▶ _DATA FOR REVIEW_
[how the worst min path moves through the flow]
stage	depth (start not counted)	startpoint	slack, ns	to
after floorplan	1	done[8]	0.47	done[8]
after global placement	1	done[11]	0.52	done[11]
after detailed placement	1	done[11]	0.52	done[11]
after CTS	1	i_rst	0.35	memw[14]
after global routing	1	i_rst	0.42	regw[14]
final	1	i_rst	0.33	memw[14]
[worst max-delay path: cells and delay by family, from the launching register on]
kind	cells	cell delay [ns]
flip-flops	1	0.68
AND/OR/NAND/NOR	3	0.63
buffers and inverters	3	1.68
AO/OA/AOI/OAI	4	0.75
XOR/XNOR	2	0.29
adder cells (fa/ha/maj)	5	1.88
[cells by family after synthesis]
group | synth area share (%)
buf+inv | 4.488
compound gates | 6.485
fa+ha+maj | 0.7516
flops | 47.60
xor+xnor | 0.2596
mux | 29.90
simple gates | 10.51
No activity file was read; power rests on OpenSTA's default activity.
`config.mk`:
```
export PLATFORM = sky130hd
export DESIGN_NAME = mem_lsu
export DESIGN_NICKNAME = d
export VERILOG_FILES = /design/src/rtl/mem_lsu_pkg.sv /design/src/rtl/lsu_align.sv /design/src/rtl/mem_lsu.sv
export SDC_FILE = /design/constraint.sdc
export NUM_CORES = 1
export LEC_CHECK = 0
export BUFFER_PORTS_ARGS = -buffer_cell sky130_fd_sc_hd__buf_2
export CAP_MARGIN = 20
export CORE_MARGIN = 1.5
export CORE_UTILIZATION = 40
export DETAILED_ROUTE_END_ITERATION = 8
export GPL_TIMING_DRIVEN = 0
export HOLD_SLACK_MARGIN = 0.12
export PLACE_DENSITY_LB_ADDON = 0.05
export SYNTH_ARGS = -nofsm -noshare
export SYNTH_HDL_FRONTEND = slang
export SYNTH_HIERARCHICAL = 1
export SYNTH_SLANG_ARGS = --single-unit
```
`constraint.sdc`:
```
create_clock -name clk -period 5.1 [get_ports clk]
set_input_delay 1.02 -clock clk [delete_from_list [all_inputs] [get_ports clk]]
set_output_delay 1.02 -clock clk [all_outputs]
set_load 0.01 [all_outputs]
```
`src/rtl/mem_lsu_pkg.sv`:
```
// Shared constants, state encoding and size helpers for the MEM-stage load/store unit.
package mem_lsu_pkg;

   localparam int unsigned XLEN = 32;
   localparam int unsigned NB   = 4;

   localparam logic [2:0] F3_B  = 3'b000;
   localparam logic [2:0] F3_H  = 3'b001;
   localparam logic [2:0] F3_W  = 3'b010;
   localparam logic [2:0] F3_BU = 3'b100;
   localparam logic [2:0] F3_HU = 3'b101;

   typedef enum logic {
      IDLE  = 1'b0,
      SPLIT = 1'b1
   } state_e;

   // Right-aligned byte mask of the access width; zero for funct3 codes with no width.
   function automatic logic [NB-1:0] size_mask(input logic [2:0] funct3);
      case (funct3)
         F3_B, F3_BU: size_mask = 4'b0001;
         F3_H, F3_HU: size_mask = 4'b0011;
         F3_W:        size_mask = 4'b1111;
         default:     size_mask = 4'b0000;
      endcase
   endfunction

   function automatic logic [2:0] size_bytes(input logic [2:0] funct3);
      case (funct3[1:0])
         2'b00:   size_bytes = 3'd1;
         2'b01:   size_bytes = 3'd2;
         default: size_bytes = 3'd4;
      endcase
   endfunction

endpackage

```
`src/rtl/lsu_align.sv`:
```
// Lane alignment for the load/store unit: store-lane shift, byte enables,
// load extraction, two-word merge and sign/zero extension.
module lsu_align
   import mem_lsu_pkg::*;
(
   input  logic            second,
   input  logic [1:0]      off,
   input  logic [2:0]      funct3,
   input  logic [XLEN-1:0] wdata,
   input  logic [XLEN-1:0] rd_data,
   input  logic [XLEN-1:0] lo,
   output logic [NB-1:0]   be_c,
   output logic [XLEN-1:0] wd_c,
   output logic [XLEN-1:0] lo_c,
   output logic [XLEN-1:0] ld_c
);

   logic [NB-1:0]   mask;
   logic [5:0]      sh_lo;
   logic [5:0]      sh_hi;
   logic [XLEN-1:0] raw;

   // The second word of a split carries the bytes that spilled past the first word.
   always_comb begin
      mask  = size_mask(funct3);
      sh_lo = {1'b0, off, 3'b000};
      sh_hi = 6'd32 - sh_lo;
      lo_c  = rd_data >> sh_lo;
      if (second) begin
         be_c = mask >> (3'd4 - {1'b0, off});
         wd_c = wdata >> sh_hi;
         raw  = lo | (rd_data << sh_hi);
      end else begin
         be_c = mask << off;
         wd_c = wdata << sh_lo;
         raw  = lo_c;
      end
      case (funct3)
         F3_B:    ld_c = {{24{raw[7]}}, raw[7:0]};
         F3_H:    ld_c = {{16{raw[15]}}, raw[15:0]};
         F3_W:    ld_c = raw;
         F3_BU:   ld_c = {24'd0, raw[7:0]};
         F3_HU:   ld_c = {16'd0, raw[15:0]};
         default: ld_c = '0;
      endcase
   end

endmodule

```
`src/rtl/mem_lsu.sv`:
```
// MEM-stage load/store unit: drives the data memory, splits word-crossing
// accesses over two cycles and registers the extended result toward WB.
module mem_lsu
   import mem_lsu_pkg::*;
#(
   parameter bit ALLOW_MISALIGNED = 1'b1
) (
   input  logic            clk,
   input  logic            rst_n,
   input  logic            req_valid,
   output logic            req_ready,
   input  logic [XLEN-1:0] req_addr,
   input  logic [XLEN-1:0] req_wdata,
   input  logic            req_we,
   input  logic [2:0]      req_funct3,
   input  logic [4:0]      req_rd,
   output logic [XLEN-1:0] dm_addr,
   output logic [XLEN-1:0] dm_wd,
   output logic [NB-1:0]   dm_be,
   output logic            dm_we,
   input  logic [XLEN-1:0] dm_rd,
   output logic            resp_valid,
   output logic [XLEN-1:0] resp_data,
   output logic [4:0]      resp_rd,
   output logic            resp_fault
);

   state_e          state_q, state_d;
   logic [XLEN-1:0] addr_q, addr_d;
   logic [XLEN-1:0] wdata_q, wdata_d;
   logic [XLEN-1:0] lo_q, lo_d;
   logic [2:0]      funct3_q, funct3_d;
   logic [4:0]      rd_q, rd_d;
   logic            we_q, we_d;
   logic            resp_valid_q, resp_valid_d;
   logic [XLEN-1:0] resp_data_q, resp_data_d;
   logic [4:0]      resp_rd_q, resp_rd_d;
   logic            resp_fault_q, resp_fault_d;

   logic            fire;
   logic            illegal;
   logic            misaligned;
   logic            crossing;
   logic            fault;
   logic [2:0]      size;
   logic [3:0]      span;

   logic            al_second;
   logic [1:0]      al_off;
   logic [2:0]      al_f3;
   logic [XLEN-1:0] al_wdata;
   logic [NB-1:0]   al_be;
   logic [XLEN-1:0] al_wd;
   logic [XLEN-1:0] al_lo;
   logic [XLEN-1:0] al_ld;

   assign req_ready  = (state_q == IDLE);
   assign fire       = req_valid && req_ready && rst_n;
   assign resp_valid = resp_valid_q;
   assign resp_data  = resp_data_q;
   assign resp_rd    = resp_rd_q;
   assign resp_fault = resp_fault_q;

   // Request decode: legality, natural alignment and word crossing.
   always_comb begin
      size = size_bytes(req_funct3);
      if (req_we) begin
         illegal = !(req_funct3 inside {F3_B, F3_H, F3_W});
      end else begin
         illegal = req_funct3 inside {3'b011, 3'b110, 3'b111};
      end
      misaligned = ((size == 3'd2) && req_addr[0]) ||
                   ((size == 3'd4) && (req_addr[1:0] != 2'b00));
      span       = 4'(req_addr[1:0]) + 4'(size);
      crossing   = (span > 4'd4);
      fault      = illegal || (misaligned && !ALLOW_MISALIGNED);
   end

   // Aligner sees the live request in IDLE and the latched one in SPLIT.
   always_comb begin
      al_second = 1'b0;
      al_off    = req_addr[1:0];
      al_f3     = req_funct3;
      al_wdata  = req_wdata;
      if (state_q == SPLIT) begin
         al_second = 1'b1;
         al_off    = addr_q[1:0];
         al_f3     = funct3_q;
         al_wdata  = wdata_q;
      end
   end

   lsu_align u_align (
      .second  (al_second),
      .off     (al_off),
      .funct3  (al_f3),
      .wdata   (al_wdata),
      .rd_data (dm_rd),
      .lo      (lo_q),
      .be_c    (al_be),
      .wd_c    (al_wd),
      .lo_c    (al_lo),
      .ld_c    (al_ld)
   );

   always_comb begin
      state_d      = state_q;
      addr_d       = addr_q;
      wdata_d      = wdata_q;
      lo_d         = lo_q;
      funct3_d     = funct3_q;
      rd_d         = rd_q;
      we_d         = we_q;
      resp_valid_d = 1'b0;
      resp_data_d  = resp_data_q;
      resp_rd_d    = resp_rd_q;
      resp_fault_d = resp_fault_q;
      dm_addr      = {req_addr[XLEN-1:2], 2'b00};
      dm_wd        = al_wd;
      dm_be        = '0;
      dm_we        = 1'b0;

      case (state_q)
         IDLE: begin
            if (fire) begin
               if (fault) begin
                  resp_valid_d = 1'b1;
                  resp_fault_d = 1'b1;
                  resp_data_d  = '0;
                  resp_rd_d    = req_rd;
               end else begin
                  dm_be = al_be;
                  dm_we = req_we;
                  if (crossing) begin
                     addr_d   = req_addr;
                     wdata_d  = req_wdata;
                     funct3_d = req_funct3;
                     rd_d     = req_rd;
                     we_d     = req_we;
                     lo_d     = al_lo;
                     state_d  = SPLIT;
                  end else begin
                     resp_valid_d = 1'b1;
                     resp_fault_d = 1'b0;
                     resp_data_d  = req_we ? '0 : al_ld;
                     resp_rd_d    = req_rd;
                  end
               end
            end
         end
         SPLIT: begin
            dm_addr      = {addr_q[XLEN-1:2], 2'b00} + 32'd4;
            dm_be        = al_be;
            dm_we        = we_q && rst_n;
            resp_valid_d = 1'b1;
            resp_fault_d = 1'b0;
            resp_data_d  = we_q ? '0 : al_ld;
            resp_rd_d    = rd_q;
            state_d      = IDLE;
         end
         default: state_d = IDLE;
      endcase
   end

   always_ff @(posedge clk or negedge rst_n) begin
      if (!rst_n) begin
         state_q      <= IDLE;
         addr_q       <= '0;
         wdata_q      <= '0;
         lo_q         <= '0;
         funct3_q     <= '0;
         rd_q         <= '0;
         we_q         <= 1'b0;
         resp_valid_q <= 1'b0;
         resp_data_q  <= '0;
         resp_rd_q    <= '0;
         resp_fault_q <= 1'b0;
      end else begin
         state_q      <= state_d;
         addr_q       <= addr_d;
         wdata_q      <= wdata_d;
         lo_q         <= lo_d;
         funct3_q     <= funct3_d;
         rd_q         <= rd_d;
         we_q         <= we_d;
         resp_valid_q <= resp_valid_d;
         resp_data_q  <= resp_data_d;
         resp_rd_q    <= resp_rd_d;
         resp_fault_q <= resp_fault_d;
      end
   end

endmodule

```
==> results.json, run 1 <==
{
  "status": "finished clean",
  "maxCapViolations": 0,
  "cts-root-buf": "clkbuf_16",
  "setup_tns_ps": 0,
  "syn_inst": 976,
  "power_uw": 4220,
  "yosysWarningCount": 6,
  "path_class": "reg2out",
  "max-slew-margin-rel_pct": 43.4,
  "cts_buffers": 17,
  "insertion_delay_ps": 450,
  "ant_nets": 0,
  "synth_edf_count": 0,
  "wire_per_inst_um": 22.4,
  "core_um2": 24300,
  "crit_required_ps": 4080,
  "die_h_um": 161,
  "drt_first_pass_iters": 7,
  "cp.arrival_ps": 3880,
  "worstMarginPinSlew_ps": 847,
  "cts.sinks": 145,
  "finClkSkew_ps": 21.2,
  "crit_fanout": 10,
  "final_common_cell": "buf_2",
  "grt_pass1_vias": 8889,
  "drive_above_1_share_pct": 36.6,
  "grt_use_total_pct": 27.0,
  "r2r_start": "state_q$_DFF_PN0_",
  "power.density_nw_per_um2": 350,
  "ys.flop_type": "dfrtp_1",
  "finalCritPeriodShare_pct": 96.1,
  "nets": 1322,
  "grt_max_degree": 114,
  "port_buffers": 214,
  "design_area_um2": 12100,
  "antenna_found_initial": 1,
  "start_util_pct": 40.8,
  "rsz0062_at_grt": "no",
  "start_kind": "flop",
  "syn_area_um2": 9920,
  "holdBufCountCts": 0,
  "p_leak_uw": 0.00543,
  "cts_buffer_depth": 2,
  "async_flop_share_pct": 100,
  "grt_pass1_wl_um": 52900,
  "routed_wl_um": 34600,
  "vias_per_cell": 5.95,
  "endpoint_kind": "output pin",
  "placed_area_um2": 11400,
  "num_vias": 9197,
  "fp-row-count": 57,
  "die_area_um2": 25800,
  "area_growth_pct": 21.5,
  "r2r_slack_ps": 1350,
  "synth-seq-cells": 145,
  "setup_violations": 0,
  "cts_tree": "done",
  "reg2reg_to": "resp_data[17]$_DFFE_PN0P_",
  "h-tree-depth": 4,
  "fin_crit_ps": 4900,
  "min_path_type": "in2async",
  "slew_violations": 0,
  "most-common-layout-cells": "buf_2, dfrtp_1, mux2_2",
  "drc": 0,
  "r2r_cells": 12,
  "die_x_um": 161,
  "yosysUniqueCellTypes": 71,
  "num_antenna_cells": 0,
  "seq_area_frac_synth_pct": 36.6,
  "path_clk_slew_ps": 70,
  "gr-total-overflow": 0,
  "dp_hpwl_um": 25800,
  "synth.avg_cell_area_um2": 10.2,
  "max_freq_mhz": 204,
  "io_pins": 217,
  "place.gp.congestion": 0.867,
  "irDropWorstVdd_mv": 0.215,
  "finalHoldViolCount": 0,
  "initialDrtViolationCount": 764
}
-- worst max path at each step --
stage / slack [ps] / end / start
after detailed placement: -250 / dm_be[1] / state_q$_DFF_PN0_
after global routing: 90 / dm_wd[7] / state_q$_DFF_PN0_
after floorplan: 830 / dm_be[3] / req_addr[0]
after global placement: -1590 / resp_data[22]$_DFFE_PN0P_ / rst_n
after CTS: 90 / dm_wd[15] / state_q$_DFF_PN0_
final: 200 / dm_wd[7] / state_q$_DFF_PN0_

▶ _TASK ITEM_
Please print the material above exactly as it appears, from its first line through the line containing "fa+ha+maj | 0.7516", inclusive, and stop there.

▶ _ANSWER BOX_
[how the worst min path moves through the flow]
stage	depth (start not counted)	startpoint	slack, ns	to
after floorplan	1	done[8]	0.47	done[8]
after global placement	1	done[11]	0.52	done[11]
after detailed placement	1	done[11]	0.52	done[11]
after CTS	1	i_rst	0.35	memw[14]
after global routing	1	i_rst	0.42	regw[14]
final	1	i_rst	0.33	memw[14]
[worst max-delay path: cells and delay by family, from the launching register on]
kind	cells	cell delay [ns]
flip-flops	1	0.68
AND/OR/NAND/NOR	3	0.63
buffers and inverters	3	1.68
AO/OA/AOI/OAI	4	0.75
XOR/XNOR	2	0.29
adder cells (fa/ha/maj)	5	1.88
[cells by family after synthesis]
group | synth area share (%)
buf+inv | 4.488
compound gates | 6.485
fa+ha+maj | 0.7516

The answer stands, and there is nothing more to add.